__INSTRUCTIONS FOR THE TASK__.
Work through the entries below and show every line in which "total" is found.

(EXERCISE INPUTS)

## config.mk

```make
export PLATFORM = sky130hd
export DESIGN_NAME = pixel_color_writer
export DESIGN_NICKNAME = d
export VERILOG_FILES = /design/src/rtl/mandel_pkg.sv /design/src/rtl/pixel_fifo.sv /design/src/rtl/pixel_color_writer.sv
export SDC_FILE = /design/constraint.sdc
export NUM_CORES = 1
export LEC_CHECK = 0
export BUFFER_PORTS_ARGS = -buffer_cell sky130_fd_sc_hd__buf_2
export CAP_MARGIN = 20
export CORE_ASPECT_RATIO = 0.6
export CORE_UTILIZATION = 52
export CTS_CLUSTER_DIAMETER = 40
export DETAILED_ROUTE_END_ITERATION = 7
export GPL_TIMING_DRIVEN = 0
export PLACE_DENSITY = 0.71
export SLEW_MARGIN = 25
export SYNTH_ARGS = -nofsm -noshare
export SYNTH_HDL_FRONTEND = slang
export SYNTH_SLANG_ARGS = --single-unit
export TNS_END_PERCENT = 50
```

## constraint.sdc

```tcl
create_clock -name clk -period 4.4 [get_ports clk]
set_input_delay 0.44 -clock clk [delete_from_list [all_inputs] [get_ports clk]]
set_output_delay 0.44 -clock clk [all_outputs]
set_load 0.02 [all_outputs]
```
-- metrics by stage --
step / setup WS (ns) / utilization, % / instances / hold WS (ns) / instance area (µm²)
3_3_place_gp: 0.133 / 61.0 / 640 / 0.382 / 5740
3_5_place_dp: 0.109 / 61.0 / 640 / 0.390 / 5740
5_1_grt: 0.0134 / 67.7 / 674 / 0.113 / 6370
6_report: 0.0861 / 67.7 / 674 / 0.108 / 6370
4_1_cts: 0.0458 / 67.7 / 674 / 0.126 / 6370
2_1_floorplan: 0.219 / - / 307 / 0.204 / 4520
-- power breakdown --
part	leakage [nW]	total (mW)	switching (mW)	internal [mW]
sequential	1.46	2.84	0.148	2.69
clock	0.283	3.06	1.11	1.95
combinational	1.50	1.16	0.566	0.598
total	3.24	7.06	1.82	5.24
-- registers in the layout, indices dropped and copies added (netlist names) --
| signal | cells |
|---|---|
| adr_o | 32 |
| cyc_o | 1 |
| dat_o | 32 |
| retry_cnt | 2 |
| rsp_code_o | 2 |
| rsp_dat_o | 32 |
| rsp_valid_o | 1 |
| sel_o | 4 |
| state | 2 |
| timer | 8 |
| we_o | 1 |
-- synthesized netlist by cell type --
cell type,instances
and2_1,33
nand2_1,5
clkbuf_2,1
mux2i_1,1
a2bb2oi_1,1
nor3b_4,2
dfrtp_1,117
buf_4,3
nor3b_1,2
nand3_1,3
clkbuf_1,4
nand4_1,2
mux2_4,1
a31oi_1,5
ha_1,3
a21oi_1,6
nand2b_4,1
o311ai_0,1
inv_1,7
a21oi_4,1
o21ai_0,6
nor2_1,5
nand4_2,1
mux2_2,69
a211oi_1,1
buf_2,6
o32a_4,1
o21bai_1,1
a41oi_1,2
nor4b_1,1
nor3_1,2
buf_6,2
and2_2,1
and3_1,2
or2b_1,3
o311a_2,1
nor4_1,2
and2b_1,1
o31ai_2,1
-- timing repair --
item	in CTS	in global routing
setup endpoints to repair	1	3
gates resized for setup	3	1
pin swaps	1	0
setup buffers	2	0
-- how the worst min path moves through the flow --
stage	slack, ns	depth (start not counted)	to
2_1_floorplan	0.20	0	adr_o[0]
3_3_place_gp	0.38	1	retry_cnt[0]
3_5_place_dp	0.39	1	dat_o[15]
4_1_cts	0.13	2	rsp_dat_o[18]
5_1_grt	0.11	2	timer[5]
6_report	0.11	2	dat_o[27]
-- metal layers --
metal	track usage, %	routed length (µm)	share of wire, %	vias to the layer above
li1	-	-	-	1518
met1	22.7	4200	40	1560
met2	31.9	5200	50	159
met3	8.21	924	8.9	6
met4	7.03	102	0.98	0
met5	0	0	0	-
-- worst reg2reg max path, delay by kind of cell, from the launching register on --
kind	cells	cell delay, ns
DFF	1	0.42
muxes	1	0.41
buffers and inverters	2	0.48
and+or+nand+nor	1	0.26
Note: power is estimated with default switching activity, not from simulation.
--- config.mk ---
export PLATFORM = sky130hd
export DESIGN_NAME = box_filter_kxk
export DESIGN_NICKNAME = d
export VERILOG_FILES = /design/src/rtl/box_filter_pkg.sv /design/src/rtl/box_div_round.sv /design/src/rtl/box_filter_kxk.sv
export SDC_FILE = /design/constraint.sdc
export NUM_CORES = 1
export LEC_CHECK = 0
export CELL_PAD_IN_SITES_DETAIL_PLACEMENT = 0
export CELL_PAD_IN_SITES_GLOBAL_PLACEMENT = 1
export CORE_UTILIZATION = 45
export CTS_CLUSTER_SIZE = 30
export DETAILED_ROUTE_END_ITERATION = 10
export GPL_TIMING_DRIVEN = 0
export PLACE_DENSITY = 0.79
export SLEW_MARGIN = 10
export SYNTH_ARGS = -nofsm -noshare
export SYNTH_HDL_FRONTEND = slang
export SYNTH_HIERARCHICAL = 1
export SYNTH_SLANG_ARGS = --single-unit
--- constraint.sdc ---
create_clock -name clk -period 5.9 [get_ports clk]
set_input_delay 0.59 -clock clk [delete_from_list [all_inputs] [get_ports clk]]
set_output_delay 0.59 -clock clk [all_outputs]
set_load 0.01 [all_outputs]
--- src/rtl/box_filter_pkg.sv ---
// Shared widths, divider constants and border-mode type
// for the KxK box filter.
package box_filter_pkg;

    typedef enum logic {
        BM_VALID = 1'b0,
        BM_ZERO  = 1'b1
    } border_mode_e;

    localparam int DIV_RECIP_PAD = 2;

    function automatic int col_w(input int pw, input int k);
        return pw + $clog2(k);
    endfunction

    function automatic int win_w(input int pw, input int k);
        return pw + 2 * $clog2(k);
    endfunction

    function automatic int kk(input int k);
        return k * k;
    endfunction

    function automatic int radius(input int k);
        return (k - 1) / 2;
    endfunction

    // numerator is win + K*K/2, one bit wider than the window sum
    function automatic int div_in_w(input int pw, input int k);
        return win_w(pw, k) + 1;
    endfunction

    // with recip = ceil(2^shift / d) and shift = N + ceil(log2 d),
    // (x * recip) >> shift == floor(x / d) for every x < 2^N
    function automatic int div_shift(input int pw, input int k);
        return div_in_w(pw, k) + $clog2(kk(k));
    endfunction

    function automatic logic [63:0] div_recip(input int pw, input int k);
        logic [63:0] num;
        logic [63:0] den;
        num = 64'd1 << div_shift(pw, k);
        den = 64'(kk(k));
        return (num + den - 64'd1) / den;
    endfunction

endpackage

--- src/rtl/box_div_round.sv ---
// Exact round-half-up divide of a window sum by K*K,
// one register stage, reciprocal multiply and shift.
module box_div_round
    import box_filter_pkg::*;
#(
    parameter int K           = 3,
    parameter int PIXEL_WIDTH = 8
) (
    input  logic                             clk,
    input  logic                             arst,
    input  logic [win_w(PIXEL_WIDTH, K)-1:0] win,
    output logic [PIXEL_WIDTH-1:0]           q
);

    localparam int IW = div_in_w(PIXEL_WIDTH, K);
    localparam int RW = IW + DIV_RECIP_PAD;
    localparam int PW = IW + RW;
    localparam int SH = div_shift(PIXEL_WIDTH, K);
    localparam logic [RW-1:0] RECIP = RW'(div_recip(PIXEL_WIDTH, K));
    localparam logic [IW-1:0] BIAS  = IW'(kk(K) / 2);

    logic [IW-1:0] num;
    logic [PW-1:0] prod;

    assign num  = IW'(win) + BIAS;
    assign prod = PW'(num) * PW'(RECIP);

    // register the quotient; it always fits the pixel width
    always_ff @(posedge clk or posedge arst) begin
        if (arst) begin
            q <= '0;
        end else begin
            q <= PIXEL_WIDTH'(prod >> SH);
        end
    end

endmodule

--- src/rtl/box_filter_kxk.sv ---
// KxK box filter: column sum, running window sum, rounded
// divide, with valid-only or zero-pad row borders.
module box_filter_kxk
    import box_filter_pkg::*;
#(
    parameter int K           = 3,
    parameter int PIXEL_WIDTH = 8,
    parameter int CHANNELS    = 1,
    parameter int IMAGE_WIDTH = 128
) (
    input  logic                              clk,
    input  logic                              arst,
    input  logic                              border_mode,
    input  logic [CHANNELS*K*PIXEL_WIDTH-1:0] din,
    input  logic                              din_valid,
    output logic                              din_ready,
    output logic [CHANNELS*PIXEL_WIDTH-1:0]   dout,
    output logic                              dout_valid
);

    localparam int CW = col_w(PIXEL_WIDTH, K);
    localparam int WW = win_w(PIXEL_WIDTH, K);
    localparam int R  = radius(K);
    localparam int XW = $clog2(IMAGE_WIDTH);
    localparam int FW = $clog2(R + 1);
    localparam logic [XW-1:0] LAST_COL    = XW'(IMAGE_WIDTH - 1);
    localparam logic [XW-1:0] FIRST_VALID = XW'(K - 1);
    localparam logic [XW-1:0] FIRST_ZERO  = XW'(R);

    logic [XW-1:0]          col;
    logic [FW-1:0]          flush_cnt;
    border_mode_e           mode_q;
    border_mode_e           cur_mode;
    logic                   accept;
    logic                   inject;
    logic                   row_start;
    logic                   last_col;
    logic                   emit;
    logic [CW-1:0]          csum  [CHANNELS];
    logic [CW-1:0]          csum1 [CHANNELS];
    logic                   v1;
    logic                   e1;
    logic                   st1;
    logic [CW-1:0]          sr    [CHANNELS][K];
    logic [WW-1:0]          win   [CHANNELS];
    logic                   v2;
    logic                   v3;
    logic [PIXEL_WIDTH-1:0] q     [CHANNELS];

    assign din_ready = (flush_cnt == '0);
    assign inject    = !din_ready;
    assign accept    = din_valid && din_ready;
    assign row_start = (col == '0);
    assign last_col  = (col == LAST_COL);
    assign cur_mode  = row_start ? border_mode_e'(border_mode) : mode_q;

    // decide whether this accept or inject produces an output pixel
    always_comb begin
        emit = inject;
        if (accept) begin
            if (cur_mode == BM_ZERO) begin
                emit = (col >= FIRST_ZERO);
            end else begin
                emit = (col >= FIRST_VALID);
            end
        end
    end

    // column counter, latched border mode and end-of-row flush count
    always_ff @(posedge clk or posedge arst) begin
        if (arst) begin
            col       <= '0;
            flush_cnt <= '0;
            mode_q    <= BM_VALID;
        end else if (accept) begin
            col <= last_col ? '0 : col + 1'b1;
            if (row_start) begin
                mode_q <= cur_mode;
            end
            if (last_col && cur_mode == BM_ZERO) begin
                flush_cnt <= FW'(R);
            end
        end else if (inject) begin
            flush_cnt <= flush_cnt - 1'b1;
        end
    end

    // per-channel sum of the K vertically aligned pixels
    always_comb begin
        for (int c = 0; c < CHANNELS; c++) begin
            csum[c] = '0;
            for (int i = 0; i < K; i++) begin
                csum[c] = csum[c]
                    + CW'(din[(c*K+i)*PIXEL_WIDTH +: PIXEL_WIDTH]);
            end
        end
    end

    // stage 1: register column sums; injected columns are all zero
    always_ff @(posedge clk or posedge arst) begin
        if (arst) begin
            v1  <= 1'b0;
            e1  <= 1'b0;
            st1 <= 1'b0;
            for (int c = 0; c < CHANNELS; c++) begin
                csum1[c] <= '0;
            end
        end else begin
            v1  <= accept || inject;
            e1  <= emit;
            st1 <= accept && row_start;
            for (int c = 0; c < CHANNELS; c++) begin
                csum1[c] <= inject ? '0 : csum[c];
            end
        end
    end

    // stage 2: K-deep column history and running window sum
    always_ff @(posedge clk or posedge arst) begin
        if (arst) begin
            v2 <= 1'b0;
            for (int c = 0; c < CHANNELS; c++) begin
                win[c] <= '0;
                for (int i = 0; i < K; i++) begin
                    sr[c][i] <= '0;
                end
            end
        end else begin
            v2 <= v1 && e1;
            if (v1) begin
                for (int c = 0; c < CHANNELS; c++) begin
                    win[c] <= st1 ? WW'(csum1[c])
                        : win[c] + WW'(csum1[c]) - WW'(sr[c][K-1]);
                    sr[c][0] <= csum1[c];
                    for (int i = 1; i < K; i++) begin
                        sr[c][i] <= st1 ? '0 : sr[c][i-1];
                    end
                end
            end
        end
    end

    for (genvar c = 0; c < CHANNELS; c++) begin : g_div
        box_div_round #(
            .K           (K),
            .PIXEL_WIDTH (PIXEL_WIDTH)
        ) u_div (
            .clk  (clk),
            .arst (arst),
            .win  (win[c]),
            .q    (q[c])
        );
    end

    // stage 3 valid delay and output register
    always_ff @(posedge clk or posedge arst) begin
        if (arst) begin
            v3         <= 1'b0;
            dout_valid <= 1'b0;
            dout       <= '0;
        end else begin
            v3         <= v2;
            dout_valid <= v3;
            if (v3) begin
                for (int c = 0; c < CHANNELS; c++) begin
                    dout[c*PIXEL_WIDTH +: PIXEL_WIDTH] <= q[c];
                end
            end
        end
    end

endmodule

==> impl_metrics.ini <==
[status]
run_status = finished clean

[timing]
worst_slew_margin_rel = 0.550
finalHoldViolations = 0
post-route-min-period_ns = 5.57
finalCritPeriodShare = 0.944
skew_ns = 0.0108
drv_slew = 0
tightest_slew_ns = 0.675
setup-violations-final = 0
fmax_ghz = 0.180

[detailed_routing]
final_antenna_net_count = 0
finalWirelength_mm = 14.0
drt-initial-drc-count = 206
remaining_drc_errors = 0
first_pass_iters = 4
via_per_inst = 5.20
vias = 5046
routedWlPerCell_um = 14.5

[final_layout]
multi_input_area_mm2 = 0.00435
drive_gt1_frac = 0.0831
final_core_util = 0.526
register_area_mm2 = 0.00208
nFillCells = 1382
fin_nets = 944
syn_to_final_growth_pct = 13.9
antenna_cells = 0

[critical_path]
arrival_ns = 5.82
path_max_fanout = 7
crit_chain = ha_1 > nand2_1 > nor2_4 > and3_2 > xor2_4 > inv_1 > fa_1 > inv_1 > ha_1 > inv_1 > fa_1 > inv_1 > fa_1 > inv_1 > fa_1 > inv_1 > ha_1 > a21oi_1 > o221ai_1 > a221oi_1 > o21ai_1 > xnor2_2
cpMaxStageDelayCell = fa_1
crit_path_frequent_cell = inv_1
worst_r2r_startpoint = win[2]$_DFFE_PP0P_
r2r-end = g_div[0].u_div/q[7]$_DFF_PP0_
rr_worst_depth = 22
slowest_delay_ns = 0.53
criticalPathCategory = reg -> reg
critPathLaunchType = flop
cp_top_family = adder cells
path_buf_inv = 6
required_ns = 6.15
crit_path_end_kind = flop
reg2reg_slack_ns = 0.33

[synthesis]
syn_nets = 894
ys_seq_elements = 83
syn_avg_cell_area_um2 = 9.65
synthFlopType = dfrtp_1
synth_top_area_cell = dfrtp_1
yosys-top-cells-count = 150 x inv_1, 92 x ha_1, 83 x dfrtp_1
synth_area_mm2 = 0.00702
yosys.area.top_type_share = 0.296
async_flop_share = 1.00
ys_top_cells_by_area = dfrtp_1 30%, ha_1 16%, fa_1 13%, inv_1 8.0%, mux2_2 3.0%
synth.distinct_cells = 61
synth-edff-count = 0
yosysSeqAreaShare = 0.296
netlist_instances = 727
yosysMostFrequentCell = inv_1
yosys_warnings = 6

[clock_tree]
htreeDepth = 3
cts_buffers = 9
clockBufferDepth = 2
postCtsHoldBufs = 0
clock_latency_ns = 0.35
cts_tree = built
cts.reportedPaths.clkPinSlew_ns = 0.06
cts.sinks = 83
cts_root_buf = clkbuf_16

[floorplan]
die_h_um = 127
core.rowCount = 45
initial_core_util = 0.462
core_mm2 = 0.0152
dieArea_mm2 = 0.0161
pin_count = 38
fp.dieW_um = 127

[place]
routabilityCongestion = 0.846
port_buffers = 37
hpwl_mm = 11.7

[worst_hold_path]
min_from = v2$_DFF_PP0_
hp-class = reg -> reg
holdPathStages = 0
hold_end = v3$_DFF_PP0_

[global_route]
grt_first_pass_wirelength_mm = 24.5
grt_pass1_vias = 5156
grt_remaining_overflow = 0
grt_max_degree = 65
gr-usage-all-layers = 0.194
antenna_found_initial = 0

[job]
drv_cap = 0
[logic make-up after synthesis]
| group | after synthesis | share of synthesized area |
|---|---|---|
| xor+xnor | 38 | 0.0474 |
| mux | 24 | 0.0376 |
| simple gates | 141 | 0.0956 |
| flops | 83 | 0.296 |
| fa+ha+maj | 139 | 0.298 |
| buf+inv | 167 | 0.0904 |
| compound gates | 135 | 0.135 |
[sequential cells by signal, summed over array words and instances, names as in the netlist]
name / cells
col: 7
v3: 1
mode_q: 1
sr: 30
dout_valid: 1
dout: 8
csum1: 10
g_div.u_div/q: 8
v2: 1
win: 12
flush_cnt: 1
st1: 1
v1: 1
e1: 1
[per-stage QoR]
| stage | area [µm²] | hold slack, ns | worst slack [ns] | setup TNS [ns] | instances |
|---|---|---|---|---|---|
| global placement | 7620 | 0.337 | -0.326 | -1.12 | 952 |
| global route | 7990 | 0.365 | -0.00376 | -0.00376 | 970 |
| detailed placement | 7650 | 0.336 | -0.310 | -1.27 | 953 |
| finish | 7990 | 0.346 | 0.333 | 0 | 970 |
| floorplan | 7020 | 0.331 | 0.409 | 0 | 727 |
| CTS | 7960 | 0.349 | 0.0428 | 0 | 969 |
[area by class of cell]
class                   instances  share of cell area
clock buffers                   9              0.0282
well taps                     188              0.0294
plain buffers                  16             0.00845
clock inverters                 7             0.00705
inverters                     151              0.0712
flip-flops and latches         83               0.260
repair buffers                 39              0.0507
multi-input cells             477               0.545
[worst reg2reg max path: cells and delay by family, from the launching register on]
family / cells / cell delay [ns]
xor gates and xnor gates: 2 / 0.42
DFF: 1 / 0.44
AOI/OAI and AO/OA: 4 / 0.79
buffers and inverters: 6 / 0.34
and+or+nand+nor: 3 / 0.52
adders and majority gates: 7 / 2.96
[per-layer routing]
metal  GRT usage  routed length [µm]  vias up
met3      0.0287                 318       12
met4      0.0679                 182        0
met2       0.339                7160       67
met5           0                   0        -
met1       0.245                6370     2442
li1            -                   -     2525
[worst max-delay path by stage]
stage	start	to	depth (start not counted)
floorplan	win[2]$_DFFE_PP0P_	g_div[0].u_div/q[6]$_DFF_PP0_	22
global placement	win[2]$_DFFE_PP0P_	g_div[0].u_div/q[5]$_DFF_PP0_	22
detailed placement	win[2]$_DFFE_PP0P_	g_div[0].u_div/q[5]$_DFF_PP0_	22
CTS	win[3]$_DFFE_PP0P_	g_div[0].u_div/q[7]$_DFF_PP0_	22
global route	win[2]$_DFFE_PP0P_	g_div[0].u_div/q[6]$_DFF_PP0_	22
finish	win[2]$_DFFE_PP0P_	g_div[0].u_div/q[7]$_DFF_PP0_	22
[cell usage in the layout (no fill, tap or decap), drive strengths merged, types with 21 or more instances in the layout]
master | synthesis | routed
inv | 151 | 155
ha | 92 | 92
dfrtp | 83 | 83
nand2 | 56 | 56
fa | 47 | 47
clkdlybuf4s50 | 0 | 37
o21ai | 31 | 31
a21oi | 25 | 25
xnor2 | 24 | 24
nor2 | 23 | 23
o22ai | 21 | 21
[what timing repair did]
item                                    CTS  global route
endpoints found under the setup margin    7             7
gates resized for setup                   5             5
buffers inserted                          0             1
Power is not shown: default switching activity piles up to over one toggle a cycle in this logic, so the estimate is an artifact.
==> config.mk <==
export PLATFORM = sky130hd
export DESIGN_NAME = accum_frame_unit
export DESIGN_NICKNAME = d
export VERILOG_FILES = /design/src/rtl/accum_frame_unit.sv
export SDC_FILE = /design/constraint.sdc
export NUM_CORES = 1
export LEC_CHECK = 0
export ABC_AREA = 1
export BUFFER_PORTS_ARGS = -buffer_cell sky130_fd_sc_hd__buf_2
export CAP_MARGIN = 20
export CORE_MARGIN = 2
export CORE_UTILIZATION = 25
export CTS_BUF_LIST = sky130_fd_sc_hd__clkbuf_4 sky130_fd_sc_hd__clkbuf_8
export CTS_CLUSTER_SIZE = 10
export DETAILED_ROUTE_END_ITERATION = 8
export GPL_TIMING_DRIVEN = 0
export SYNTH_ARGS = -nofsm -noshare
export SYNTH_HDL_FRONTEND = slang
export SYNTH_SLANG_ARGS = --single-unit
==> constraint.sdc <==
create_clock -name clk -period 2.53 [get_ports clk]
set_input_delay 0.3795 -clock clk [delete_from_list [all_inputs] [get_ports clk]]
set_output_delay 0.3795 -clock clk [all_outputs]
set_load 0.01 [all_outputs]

(End EXERCISE INPUTS)

__ANSWER BOX__.
part	leakage [nW]	total (mW)	switching (mW)	internal [mW]
total	3.24	7.06	1.82	5.24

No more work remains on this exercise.